_Description of the task_: Make an exact copy of the lines starting at the top of the listing below and ending at the line that contains "[power by group]", inclusive.

--- Dataset records ---

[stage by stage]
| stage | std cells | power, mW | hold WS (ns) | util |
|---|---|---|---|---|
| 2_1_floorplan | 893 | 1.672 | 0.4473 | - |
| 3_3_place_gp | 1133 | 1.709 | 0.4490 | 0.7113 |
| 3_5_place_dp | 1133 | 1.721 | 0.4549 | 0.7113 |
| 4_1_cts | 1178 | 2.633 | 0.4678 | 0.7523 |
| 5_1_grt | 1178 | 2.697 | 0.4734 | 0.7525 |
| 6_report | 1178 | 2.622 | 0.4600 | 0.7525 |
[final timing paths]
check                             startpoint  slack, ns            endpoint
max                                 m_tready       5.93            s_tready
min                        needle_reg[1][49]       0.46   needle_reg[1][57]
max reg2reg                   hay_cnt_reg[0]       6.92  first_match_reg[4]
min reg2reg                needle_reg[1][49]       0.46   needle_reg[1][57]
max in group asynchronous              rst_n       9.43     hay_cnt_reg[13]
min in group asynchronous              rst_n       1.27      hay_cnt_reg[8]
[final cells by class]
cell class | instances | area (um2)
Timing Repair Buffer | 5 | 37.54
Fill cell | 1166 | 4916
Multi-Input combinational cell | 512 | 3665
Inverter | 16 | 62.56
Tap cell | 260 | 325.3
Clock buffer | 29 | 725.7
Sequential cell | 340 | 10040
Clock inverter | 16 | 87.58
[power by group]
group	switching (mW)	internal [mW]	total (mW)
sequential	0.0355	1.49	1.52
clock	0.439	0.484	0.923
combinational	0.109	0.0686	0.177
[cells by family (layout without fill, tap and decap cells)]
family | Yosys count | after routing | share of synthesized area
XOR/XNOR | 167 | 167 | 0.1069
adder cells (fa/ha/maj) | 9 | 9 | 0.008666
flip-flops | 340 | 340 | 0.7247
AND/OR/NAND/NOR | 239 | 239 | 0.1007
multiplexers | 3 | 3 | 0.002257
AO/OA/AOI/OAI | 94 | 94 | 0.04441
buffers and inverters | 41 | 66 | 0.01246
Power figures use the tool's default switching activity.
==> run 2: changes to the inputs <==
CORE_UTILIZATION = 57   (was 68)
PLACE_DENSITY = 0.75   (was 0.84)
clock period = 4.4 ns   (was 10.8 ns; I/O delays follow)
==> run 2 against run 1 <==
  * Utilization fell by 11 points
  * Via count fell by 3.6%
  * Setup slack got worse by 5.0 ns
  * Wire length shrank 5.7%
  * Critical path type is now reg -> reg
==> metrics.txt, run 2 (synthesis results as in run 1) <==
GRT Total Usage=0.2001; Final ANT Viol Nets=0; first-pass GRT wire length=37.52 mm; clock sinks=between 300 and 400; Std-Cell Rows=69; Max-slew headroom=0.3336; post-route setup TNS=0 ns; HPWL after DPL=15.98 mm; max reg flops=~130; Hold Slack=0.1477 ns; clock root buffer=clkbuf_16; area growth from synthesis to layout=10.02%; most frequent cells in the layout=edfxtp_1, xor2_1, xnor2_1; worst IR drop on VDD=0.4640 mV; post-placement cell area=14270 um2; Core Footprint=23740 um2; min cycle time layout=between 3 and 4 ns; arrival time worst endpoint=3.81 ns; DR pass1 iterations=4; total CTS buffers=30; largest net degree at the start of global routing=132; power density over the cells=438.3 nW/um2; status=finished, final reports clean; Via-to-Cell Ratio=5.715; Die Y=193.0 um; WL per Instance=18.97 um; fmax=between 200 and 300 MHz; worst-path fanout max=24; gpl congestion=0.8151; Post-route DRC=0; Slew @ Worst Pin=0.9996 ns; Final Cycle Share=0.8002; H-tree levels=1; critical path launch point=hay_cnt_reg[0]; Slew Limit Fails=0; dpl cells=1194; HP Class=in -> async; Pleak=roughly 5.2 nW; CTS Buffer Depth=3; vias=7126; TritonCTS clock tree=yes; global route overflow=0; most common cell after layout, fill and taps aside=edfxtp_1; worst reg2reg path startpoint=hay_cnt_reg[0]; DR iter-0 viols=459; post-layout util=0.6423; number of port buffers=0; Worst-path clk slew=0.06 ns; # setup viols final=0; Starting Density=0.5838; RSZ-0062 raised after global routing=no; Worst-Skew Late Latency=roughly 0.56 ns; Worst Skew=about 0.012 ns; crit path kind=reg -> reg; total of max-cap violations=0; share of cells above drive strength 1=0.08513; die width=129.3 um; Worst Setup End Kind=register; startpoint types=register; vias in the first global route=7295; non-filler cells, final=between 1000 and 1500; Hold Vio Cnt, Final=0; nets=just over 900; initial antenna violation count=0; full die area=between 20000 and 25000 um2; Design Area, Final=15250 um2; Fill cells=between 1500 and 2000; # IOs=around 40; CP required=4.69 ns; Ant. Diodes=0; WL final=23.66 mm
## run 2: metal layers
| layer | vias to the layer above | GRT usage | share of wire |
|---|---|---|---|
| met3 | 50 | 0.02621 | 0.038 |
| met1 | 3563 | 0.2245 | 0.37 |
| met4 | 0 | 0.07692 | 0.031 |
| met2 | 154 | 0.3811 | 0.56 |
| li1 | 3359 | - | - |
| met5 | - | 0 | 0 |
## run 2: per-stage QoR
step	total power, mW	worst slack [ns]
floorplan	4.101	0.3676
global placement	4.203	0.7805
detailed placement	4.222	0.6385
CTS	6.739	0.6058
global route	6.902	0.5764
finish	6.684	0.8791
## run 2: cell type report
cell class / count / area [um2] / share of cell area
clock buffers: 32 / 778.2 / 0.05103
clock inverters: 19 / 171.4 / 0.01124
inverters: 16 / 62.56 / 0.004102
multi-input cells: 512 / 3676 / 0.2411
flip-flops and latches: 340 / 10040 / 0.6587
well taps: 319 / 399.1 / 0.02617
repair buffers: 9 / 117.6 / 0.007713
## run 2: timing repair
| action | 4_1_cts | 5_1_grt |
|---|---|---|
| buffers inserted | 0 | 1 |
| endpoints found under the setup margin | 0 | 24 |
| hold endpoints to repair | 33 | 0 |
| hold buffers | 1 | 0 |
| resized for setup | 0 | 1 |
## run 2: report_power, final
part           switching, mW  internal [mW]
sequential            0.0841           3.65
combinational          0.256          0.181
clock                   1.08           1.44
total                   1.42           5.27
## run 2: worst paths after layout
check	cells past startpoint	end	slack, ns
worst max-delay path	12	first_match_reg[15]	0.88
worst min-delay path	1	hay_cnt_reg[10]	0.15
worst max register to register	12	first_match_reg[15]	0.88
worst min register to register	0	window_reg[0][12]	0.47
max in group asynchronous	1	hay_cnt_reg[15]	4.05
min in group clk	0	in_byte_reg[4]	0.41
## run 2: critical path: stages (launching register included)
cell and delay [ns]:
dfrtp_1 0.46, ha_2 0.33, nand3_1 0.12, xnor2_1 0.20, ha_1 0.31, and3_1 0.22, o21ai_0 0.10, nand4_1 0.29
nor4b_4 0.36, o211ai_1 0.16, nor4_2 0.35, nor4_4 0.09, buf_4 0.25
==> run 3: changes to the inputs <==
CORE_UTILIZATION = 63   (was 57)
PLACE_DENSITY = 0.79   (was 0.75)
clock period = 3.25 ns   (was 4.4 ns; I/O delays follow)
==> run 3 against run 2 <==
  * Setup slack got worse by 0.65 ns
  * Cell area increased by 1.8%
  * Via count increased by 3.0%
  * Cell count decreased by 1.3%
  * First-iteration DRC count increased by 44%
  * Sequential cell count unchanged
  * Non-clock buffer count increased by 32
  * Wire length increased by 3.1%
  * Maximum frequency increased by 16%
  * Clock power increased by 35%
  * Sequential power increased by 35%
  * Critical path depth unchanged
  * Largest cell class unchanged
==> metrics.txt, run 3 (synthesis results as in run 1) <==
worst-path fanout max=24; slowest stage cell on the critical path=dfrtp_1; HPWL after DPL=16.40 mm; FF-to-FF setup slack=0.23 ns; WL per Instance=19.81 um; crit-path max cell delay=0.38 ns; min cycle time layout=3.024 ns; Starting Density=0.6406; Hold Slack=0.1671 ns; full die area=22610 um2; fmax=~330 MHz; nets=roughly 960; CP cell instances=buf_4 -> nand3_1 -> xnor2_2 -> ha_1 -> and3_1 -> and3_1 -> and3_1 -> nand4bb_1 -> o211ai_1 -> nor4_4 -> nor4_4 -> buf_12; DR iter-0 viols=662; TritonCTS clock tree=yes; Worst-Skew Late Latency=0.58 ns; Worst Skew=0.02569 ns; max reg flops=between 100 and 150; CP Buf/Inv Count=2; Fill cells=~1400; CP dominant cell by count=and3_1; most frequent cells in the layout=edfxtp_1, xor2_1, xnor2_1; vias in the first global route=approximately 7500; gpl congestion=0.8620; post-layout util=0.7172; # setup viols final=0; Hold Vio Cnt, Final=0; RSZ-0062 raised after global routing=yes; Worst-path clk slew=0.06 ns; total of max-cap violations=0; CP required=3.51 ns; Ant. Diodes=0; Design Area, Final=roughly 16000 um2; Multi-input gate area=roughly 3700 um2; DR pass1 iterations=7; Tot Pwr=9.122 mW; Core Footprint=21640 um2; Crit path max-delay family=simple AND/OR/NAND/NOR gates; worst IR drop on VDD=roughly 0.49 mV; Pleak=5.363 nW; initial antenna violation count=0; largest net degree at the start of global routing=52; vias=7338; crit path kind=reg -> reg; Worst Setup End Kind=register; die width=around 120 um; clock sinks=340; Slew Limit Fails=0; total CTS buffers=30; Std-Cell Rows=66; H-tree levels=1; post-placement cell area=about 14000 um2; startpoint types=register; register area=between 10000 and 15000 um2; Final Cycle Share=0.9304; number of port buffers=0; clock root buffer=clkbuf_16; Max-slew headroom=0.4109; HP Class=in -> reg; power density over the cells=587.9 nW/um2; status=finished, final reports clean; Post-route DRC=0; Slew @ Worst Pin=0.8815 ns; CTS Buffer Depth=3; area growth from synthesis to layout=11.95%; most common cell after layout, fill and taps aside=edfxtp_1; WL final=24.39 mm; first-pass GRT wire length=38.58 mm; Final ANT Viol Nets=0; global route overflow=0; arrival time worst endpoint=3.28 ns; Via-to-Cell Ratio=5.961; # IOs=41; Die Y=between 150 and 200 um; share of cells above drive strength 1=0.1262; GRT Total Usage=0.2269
**src/rtl/rstab_pkg.sv**
```systemverilog
package rstab_pkg;

  localparam int DEF_ENTRIES = 64;

  localparam int MODE_W = 3;
  localparam int ID_W   = 32;
  localparam int VAL_W  = 31;
  localparam int ST_W   = 2;
  localparam int SLOT_W = 6;

  // one table row: valid mark, id, value
  localparam int ROW_W = 1 + ID_W + VAL_W;

  localparam logic [MODE_W-1:0] MODE_CLEAR    = 3'd0;
  localparam logic [MODE_W-1:0] MODE_INSERT   = 3'd1;
  localparam logic [MODE_W-1:0] MODE_FIND_ID  = 3'd2;
  localparam logic [MODE_W-1:0] MODE_FIND_VAL = 3'd3;
  localparam logic [MODE_W-1:0] MODE_DELETE   = 3'd4;

  localparam logic [ST_W-1:0] ST_OK        = 2'd0;
  localparam logic [ST_W-1:0] ST_NOT_FOUND = 2'd1;
  localparam logic [ST_W-1:0] ST_FULL      = 2'd2;

  typedef enum logic [4:0] {
    S_INIT  = 5'b00001,
    S_IDLE  = 5'b00010,
    S_SCAN  = 5'b00100,
    S_CLEAR = 5'b01000,
    S_RESP  = 5'b10000
  } state_t;

endpackage

```
**src/rtl/record_slot_table.sv**
```systemverilog
// Record slot table: ENTRIES slots, each with a valid mark, a 32-bit id and a
// 31-bit value, kept in one single-port-write, single-port-read memory.
// Input channel (in_valid/in_ready) carries one request: mode, key_id,
// data_value. Result channel (out_valid/out_ready) returns exactly one result
// per request: status, slot_index, entry_id, entry_value.
// Modes: clear all, insert into the lowest empty slot, find by id, find by
// value, delete by id. Unknown modes answer not found.
// Timing: one memory row is examined per cycle by the id or value compare,
// pipelined behind the registered memory read. Insert stops at the first
// empty slot and find at the first match; a miss, a full table and a delete
// scan every row. One request is worked at a time; in_ready is high only
// when idle.
// The result sits in an output register, so a new request may be accepted
// while the receiver stalls; that request finishes its scan and then waits
// in the response state until the output register frees up.
// Reset: rst_n (synchronous, active low) zeroes the id counter and starts a
// clearing pass that writes every row empty, one row per cycle. in_ready
// stays low until that pass is done.
module record_slot_table #(
  parameter int ENTRIES = rstab_pkg::DEF_ENTRIES
) (
  input  logic                         clk,
  input  logic                         rst_n,
  input  logic                         in_valid,
  output logic                         in_ready,
  input  logic [rstab_pkg::MODE_W-1:0] in_mode,
  input  logic [rstab_pkg::ID_W-1:0]   in_key_id,
  input  logic [rstab_pkg::VAL_W-1:0]  in_data_value,
  output logic                         out_valid,
  input  logic                         out_ready,
  output logic [rstab_pkg::ST_W-1:0]   out_status,
  output logic [rstab_pkg::SLOT_W-1:0] out_slot_index,
  output logic [rstab_pkg::ID_W-1:0]   out_entry_id,
  output logic [rstab_pkg::VAL_W-1:0]  out_entry_value
);
  import rstab_pkg::*;

  localparam int AW = (ENTRIES > 1) ? $clog2(ENTRIES) : 1;
  localparam int CW = $clog2(ENTRIES + 1);
  localparam logic [CW-1:0] CNT_END  = CW'(ENTRIES);
  localparam logic [CW-1:0] CNT_LAST = CW'(ENTRIES - 1);

  // row storage
  logic [ROW_W-1:0] mem_r [ENTRIES];
  logic [ROW_W-1:0] rd_data_r;
  logic             mem_we;
  logic [AW-1:0]    mem_waddr;
  logic [ROW_W-1:0] mem_wdata;
  logic             mem_re;
  logic [AW-1:0]    mem_raddr;

  // sequencer
  state_t           state_r, state_nxt;
  logic [CW-1:0]    issue_r, issue_nxt;
  logic             pend_r, pend_nxt;
  logic [AW-1:0]    pend_idx_r, pend_idx_nxt;
  logic [ID_W-1:0]  cnt_r, cnt_nxt;

  // latched request
  logic [MODE_W-1:0] mode_r, mode_nxt;
  logic [ID_W-1:0]   key_r, key_nxt;
  logic [VAL_W-1:0]  val_r, val_nxt;

  // pending result
  logic [ST_W-1:0]   res_status_r, res_status_nxt;
  logic [SLOT_W-1:0] res_slot_r, res_slot_nxt;
  logic [ID_W-1:0]   res_id_r, res_id_nxt;
  logic [VAL_W-1:0]  res_val_r, res_val_nxt;

  // output register
  logic              out_valid_r, out_valid_nxt;
  logic [ST_W-1:0]   out_status_r, out_status_nxt;
  logic [SLOT_W-1:0] out_slot_r, out_slot_nxt;
  logic [ID_W-1:0]   out_id_r, out_id_nxt;
  logic [VAL_W-1:0]  out_val_r, out_val_nxt;

  // fields of the row that came back from the read issued last cycle
  logic             row_vld;
  logic [ID_W-1:0]  row_id;
  logic [VAL_W-1:0] row_val;
  logic [ID_W-1:0]  cnt_inc;

  assign row_vld = rd_data_r[ROW_W-1];
  assign row_id  = rd_data_r[ROW_W-2 -: ID_W];
  assign row_val = rd_data_r[VAL_W-1:0];
  assign cnt_inc = cnt_r + 32'd1;

  always_ff @(posedge clk) begin
    if (mem_we) begin
      mem_r[mem_waddr] <= mem_wdata;
    end
    if (mem_re) begin
      rd_data_r <= mem_r[mem_raddr];
    end
  end

  always_comb begin
    state_nxt      = state_r;
    issue_nxt      = issue_r;
    pend_nxt       = pend_r;
    pend_idx_nxt   = pend_idx_r;
    cnt_nxt        = cnt_r;
    mode_nxt       = mode_r;
    key_nxt        = key_r;
    val_nxt        = val_r;
    res_status_nxt = res_status_r;
    res_slot_nxt   = res_slot_r;
    res_id_nxt     = res_id_r;
    res_val_nxt    = res_val_r;
    out_status_nxt = out_status_r;
    out_slot_nxt   = out_slot_r;
    out_id_nxt     = out_id_r;
    out_val_nxt    = out_val_r;
    out_valid_nxt  = out_valid_r && !out_ready;
    mem_we         = 1'b0;
    mem_waddr      = issue_r[AW-1:0];
    mem_wdata      = '0;
    mem_re         = 1'b0;
    mem_raddr      = issue_r[AW-1:0];
    in_ready       = 1'b0;

    case (state_r)
      S_INIT, S_CLEAR: begin
        // sweep every row empty
        mem_we    = 1'b1;
        mem_waddr = issue_r[AW-1:0];
        mem_wdata = '0;
        issue_nxt = issue_r + 1'b1;
        if (issue_r == CNT_LAST) begin
          state_nxt = (state_r == S_CLEAR) ? S_RESP : S_IDLE;
        end
      end
      S_IDLE: begin
        in_ready = 1'b1;
        if (in_valid) begin
          mode_nxt       = in_mode;
          key_nxt        = in_key_id;
          val_nxt        = in_data_value;
          issue_nxt      = '0;
          pend_nxt       = 1'b0;
          res_status_nxt = ST_OK;
          res_slot_nxt   = '0;
          res_id_nxt     = '0;
          res_val_nxt    = '0;
          if (in_mode == MODE_CLEAR) begin
            state_nxt = S_CLEAR;
          end else if (in_mode == MODE_INSERT || in_mode == MODE_FIND_ID ||
                       in_mode == MODE_FIND_VAL || in_mode == MODE_DELETE) begin
            state_nxt = S_SCAN;
          end else begin
            res_status_nxt = ST_NOT_FOUND;
            state_nxt      = S_RESP;
          end
        end
      end
      S_SCAN: begin
        // issue the next read
        if (issue_r != CNT_END) begin
          mem_re       = 1'b1;
          mem_raddr    = issue_r[AW-1:0];
          pend_nxt     = 1'b1;
          pend_idx_nxt = issue_r[AW-1:0];
          issue_nxt    = issue_r + 1'b1;
        end else begin
          pend_nxt = 1'b0;
        end
        // examine the row read last cycle
        if (pend_r) begin
          case (mode_r)
            MODE_INSERT: begin
              if (!row_vld) begin
                mem_we         = 1'b1;
                mem_waddr      = pend_idx_r;
                mem_wdata      = {1'b1, cnt_inc, val_r};
                cnt_nxt        = cnt_inc;
                res_status_nxt = ST_OK;
                res_slot_nxt   = SLOT_W'(pend_idx_r);
                res_id_nxt     = cnt_inc;
                res_val_nxt    = val_r;
                pend_nxt       = 1'b0;
                state_nxt      = S_RESP;
              end
            end
            MODE_FIND_ID, MODE_FIND_VAL: begin
              if (row_vld && ((mode_r == MODE_FIND_ID) ? (row_id == key_r)
                                                       : (row_val == val_r))) begin
                res_status_nxt = ST_OK;
                res_slot_nxt   = SLOT_W'(pend_idx_r);
                res_id_nxt     = row_id;
                res_val_nxt    = row_val;
                pend_nxt       = 1'b0;
                state_nxt      = S_RESP;
              end
            end
            MODE_DELETE: begin
              if (row_vld && row_id == key_r) begin
                mem_we    = 1'b1;
                mem_waddr = pend_idx_r;
                mem_wdata = {1'b0, row_id, row_val};
              end
            end
            default: begin
            end
          endcase
        end else if (issue_r == CNT_END) begin
          // every row examined without a stop
          if (mode_r == MODE_INSERT) begin
            res_status_nxt = ST_FULL;
          end else if (mode_r == MODE_DELETE) begin
            res_status_nxt = ST_OK;
          end else begin
            res_status_nxt = ST_NOT_FOUND;
          end
          state_nxt = S_RESP;
        end
      end
      S_RESP: begin
        // hold until the output register frees up
        if (!out_valid_r || out_ready) begin
          out_valid_nxt  = 1'b1;
          out_status_nxt = res_status_r;
          out_slot_nxt   = res_slot_r;
          out_id_nxt     = res_id_r;
          out_val_nxt    = res_val_r;
          state_nxt      = S_IDLE;
        end
      end
      default: begin
        state_nxt = S_IDLE;
      end
    endcase
  end

  always_ff @(posedge clk) begin
    if (!rst_n) begin
      state_r     <= S_INIT;
      issue_r     <= '0;
      pend_r      <= 1'b0;
      cnt_r       <= '0;
      out_valid_r <= 1'b0;
    end else begin
      state_r     <= state_nxt;
      issue_r     <= issue_nxt;
      pend_r      <= pend_nxt;
      cnt_r       <= cnt_nxt;
      out_valid_r <= out_valid_nxt;
    end
  end

  always_ff @(posedge clk) begin
    pend_idx_r   <= pend_idx_nxt;
    mode_r       <= mode_nxt;
    key_r        <= key_nxt;
    val_r        <= val_nxt;
    res_status_r <= res_status_nxt;
    res_slot_r   <= res_slot_nxt;
    res_id_r     <= res_id_nxt;
    res_val_r    <= res_val_nxt;
    out_status_r <= out_status_nxt;
    out_slot_r   <= out_slot_nxt;
    out_id_r     <= out_id_nxt;
    out_val_r    <= out_val_nxt;
  end

  assign out_valid       = out_valid_r;
  assign out_status      = out_status_r;
  assign out_slot_index  = out_slot_r;
  assign out_entry_id    = out_id_r;
  assign out_entry_value = out_val_r;

  // a write during the scan must never land on the row being read
  a_no_rw_clash: assert property (@(posedge clk) disable iff (!rst_n)
    (mem_we && mem_re) |-> (mem_waddr != mem_raddr))
    else $error("write and read hit the same row");

  // the id counter only ever advances by one
  a_cnt_step: assert property (@(posedge clk) disable iff (!rst_n)
    ($past(rst_n) && (cnt_r != $past(cnt_r))) |-> (cnt_r == $past(cnt_r) + 32'd1))
    else $error("id counter jumped");

  // a waiting result is not dropped while the receiver stalls
  a_resp_hold: assert property (@(posedge clk) disable iff (!rst_n)
    (state_r == S_RESP && out_valid_r && !out_ready) |=> (state_r == S_RESP))
    else $error("result left response state under stall");

  // the scan counter never runs past the table
  a_issue_bound: assert property (@(posedge clk) disable iff (!rst_n)
    (state_r == S_SCAN) |-> (issue_r <= CNT_END))
    else $error("scan counter out of range");

endmodule
```
<file path="config.mk">
export PLATFORM = sky130hd
export DESIGN_NAME = fixed_point_biquad_filter
export DESIGN_NICKNAME = d
export VERILOG_FILES = /design/src/rtl/bqf_pkg.sv /design/src/rtl/bqf_ctrl.sv /design/src/rtl/bqf_datapath.sv /design/src/rtl/fixed_point_biquad_filter.sv
export SDC_FILE = /design/constraint.sdc
export NUM_CORES = 2
export LEC_CHECK = 0
export BUFFER_PORTS_ARGS = -buffer_cell sky130_fd_sc_hd__buf_2
export CAP_MARGIN = 20
export CELL_PAD_IN_SITES_DETAIL_PLACEMENT = 0
export CELL_PAD_IN_SITES_GLOBAL_PLACEMENT = 2
export CORE_ASPECT_RATIO = 1.5
export CORE_MARGIN = 2
export CORE_UTILIZATION = 38
export DETAILED_ROUTE_END_ITERATION = 12
export GPL_TIMING_DRIVEN = 0
export PLACE_DENSITY = 0.77
export SYNTH_ARGS = -nofsm -noshare
export SYNTH_HDL_FRONTEND = slang
export SYNTH_SLANG_ARGS = --single-unit
</file>
<file path="constraint.sdc">
create_clock -name clock -period 9.9 [get_ports clock]
set_input_delay 0.495 -clock clock [delete_from_list [all_inputs] [get_ports clock]]
set_output_delay 0.495 -clock clock [all_outputs]
set_load 0.01 [all_outputs]
</file>
===== config.mk =====
export PLATFORM = sky130hd
export DESIGN_NAME = fat_directory_entry_scanner
export DESIGN_NICKNAME = d
export VERILOG_FILES = /design/src/hw/rtl/fds_pkg.sv /design/src/hw/rtl/fds_cfg.sv /design/src/hw/rtl/fds_front.sv /design/src/hw/rtl/fds_queue.sv /design/src/hw/rtl/fds_back.sv /design/src/hw/rtl/fat_directory_entry_scanner.sv
export SDC_FILE = /design/constraint.sdc
export NUM_CORES = 2
export LEC_CHECK = 0
export BUFFER_PORTS_ARGS = -buffer_cell sky130_fd_sc_hd__buf_2
export CELL_PAD_IN_SITES_DETAIL_PLACEMENT = 0
export CELL_PAD_IN_SITES_GLOBAL_PLACEMENT = 1
export CORE_AREA = 5 5 335 337
export CTS_CLUSTER_SIZE = 12
export DETAILED_ROUTE_END_ITERATION = 10
export DIE_AREA = 0 0 340 342
export GPL_ROUTABILITY_DRIVEN = 0
export GPL_TIMING_DRIVEN = 1
export PLACE_DENSITY = 0.73
export SYNTH_ARGS = -nofsm -noshare
export SYNTH_HDL_FRONTEND = slang
export SYNTH_SLANG_ARGS = --single-unit

===== constraint.sdc =====
create_clock -name clk -period 8.6 [get_ports clk]
set_input_delay 0.43 -clock clk [delete_from_list [all_inputs] [get_ports clk]]
set_output_delay 0.43 -clock clk [all_outputs]
set_load 0.05 [all_outputs]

---

_Exercise answer_:
[stage by stage]
| stage | std cells | power, mW | hold WS (ns) | util |
|---|---|---|---|---|
| 2_1_floorplan | 893 | 1.672 | 0.4473 | - |
| 3_3_place_gp | 1133 | 1.709 | 0.4490 | 0.7113 |
| 3_5_place_dp | 1133 | 1.721 | 0.4549 | 0.7113 |
| 4_1_cts | 1178 | 2.633 | 0.4678 | 0.7523 |
| 5_1_grt | 1178 | 2.697 | 0.4734 | 0.7525 |
| 6_report | 1178 | 2.622 | 0.4600 | 0.7525 |
[final timing paths]
check                             startpoint  slack, ns            endpoint
max                                 m_tready       5.93            s_tready
min                        needle_reg[1][49]       0.46   needle_reg[1][57]
max reg2reg                   hay_cnt_reg[0]       6.92  first_match_reg[4]
min reg2reg                needle_reg[1][49]       0.46   needle_reg[1][57]
max in group asynchronous              rst_n       9.43     hay_cnt_reg[13]
min in group asynchronous              rst_n       1.27      hay_cnt_reg[8]
[final cells by class]
cell class | instances | area (um2)
Timing Repair Buffer | 5 | 37.54
Fill cell | 1166 | 4916
Multi-Input combinational cell | 512 | 3665
Inverter | 16 | 62.56
Tap cell | 260 | 325.3
Clock buffer | 29 | 725.7
Sequential cell | 340 | 10040
Clock inverter | 16 | 87.58
[power by group]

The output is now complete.